* _EXERCISE AIM_: Select, from the material below, each line with "Zero" in it.
━━━━━ EXERCISE MATERIALS ━━━━━
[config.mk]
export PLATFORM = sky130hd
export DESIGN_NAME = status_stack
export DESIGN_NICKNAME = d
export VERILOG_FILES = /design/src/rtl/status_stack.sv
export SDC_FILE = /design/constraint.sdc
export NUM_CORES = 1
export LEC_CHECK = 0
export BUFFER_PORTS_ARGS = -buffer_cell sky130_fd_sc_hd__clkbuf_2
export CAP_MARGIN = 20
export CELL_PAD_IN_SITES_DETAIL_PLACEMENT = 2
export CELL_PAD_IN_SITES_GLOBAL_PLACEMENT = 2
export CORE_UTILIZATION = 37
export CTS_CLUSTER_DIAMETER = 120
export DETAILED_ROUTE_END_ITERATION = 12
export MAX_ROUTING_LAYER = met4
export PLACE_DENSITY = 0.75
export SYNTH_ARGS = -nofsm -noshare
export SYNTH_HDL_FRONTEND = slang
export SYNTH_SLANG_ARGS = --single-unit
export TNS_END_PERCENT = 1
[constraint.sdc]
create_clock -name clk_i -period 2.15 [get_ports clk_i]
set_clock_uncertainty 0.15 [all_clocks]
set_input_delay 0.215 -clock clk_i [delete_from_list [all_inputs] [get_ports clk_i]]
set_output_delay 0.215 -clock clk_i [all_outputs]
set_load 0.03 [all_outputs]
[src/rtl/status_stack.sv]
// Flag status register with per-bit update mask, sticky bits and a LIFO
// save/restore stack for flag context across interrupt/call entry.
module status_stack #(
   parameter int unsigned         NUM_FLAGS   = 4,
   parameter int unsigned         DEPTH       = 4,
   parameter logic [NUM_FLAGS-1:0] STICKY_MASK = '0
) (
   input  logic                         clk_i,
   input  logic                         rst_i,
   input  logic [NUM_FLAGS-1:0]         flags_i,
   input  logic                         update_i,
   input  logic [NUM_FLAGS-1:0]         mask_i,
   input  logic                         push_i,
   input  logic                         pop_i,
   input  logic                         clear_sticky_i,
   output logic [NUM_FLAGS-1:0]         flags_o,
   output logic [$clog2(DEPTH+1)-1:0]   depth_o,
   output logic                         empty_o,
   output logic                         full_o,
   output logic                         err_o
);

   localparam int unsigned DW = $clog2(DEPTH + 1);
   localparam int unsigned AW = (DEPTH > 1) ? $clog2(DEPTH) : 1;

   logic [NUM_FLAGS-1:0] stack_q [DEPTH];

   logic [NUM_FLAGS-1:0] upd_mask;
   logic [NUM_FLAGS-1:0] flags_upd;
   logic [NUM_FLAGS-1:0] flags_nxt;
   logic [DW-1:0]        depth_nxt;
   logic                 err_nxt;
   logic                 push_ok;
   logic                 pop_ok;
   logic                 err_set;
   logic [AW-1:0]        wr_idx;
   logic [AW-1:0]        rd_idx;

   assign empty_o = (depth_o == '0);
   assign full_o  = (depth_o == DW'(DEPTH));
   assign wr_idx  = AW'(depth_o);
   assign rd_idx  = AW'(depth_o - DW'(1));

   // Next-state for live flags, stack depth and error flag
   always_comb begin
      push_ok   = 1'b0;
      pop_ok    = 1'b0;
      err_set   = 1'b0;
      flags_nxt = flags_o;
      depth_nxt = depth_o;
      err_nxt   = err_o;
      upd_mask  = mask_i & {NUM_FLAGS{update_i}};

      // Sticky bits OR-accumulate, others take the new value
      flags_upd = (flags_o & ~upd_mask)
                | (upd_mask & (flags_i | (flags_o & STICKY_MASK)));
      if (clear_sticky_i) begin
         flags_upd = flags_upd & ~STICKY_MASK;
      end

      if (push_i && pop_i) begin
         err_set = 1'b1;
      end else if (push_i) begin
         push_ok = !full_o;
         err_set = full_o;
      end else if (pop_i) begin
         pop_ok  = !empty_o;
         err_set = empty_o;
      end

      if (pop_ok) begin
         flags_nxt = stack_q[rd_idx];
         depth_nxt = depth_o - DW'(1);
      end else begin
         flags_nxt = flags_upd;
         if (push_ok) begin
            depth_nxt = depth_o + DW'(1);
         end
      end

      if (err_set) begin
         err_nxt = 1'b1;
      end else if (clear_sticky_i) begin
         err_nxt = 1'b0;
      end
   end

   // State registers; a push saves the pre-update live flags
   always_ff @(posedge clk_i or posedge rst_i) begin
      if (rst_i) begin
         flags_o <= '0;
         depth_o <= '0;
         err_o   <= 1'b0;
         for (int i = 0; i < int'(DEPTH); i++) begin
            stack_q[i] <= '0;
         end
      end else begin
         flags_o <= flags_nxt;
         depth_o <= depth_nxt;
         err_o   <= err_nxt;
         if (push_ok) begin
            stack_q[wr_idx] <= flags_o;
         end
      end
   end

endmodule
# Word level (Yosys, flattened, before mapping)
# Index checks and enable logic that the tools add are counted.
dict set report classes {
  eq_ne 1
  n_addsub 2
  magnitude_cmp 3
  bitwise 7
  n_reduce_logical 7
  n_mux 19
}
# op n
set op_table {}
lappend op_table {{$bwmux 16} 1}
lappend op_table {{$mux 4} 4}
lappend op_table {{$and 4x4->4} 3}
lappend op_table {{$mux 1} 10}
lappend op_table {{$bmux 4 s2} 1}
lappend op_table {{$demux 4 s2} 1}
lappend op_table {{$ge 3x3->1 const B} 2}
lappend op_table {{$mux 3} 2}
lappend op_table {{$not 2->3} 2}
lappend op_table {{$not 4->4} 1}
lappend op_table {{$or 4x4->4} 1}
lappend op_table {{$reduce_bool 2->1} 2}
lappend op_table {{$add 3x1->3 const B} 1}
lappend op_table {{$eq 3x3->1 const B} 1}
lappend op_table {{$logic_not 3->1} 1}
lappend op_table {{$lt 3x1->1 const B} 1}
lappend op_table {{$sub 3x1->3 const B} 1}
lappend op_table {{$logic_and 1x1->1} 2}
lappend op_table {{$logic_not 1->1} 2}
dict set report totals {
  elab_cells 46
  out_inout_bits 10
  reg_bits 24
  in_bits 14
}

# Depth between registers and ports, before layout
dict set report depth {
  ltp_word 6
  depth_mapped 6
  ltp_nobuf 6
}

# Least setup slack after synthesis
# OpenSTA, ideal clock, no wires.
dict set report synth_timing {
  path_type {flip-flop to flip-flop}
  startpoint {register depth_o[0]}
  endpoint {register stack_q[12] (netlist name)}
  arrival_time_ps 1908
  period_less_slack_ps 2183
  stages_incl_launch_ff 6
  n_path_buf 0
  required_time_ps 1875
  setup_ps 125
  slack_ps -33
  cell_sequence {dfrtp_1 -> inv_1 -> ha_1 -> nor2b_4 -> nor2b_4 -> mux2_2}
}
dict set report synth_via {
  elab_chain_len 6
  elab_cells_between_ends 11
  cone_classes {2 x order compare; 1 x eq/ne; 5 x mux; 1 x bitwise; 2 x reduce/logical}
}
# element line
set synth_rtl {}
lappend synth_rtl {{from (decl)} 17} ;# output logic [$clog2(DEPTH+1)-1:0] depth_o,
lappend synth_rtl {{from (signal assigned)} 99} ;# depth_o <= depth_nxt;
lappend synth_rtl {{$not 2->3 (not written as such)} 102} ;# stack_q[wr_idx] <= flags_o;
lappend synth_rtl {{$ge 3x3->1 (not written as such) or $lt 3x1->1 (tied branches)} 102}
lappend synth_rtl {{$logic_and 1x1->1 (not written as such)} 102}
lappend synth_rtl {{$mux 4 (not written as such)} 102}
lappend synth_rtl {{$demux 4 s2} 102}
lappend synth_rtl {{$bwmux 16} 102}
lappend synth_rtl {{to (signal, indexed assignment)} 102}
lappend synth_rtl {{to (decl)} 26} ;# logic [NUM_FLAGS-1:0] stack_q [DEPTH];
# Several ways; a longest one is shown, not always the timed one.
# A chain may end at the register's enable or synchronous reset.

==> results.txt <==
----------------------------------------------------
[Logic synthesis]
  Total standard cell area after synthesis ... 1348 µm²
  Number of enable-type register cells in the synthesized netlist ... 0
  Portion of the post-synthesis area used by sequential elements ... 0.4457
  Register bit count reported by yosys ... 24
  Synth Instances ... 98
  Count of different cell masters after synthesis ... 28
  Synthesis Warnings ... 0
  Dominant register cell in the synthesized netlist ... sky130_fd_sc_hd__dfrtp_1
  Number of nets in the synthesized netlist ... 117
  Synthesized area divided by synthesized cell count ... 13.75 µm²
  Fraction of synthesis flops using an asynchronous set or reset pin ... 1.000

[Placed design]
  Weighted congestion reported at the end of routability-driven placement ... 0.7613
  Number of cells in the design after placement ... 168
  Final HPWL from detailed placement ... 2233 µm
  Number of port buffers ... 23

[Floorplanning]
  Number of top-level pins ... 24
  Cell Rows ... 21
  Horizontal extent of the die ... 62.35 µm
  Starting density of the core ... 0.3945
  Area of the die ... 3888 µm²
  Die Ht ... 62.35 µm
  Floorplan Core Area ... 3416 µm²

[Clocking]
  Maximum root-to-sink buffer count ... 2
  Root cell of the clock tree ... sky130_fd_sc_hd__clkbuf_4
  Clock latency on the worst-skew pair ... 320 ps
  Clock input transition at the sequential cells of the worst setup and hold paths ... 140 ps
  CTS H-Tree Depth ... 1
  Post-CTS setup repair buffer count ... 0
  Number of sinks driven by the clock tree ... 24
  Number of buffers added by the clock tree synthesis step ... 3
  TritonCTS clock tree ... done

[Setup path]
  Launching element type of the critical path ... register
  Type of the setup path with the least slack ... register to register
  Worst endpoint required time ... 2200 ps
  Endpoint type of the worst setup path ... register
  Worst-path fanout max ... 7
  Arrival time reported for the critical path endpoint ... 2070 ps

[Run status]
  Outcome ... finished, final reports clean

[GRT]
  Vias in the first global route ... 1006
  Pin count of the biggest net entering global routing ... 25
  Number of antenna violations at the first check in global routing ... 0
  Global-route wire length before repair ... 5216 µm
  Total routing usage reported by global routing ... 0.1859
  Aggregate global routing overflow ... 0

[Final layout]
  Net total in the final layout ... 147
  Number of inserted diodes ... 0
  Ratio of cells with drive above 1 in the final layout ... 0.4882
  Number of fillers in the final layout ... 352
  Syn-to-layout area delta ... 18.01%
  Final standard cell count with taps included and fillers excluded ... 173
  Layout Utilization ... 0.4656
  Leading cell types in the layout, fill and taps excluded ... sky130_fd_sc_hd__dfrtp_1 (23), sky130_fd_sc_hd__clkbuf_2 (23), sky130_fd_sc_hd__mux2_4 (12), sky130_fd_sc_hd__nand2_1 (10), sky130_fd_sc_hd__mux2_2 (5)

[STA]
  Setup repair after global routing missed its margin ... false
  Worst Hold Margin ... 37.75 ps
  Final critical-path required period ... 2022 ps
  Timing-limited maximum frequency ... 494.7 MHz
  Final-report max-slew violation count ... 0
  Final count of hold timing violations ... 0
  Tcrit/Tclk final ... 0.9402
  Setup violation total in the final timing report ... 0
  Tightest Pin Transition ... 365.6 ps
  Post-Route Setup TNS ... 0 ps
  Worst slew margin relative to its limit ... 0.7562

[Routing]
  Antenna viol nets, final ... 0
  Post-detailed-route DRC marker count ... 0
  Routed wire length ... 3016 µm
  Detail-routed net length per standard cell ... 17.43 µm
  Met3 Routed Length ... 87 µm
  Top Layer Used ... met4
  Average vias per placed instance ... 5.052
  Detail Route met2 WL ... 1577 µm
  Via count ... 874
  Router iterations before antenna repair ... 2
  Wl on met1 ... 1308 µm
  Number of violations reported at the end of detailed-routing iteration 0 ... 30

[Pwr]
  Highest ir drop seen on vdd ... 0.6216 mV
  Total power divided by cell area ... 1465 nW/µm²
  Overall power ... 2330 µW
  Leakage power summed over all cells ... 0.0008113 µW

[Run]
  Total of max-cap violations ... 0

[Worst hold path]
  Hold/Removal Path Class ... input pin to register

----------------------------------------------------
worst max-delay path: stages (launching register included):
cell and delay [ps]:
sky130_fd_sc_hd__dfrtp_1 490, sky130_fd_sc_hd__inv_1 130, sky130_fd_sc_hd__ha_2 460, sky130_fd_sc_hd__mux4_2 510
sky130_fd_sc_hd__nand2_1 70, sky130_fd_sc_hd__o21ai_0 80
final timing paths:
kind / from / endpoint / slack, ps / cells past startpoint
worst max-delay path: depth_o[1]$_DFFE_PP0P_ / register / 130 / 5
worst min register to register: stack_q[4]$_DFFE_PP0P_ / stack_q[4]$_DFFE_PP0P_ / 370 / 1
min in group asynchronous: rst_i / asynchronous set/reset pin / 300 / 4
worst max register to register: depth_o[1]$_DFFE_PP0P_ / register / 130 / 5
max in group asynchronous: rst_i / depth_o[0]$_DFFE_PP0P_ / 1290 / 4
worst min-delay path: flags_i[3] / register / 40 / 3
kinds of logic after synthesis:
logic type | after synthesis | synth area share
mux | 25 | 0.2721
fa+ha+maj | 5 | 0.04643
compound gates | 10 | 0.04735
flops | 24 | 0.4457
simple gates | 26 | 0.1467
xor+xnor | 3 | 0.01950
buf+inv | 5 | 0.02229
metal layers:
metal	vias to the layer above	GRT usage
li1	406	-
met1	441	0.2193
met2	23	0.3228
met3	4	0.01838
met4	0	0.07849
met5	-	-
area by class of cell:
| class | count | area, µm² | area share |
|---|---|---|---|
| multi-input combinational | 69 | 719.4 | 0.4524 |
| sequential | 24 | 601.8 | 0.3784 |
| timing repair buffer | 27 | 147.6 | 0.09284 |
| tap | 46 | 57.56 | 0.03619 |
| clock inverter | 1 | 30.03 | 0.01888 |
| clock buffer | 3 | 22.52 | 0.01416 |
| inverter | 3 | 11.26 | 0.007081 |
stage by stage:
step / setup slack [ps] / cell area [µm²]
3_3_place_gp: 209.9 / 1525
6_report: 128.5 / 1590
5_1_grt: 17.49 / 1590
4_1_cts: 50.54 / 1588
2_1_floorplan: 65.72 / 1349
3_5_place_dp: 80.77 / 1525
━━━━━
━━━━━ EXERCISE MATERIALS ━━━━━
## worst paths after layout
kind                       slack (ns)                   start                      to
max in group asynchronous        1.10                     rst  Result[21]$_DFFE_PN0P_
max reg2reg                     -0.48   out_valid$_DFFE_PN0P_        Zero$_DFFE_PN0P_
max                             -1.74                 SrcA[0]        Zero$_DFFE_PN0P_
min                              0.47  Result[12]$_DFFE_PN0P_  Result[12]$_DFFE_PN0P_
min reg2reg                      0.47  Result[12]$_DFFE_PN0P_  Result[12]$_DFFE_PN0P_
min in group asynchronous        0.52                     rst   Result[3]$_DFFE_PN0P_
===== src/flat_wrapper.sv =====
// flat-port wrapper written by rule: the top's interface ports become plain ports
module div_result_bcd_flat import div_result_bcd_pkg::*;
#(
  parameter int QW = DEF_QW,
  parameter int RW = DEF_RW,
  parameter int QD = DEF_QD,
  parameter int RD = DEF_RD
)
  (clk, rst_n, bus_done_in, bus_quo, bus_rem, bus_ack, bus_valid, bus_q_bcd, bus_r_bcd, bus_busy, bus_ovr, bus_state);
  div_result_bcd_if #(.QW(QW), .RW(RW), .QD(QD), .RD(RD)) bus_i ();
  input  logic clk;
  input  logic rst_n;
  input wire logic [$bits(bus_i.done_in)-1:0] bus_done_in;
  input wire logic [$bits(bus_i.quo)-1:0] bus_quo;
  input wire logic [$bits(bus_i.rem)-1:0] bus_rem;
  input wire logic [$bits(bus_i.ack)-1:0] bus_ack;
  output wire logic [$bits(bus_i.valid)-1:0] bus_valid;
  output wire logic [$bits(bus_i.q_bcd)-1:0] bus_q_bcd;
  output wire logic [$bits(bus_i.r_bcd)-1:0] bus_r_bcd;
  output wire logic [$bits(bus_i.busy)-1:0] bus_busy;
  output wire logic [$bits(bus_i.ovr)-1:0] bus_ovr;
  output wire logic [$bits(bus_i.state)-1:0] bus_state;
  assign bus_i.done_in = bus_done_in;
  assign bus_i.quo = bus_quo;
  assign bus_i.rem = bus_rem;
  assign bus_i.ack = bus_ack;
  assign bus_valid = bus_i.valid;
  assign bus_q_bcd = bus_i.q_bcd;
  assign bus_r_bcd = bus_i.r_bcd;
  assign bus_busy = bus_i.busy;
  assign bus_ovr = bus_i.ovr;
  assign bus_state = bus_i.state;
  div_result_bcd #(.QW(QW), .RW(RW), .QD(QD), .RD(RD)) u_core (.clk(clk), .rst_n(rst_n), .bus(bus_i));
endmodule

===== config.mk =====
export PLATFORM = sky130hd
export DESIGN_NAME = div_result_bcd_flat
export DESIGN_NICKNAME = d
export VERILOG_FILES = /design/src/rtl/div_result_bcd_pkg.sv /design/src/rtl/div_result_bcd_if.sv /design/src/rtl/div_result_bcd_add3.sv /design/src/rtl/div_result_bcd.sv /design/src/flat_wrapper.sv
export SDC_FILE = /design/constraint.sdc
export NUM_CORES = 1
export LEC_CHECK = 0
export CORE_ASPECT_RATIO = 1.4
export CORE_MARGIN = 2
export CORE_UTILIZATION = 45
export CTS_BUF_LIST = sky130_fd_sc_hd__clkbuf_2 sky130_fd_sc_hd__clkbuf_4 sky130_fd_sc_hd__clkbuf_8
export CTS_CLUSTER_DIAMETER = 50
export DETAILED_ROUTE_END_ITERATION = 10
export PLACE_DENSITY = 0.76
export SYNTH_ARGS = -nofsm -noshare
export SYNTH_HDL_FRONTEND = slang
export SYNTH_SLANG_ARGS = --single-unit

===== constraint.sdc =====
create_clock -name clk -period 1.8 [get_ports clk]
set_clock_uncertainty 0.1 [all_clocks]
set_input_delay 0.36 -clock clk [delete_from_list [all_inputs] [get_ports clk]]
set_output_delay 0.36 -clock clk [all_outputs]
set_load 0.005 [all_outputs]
━━━━━
* _TASK SOLUTION_:
max reg2reg                     -0.48   out_valid$_DFFE_PN0P_        Zero$_DFFE_PN0P_
max                             -1.74                 SrcA[0]        Zero$_DFFE_PN0P_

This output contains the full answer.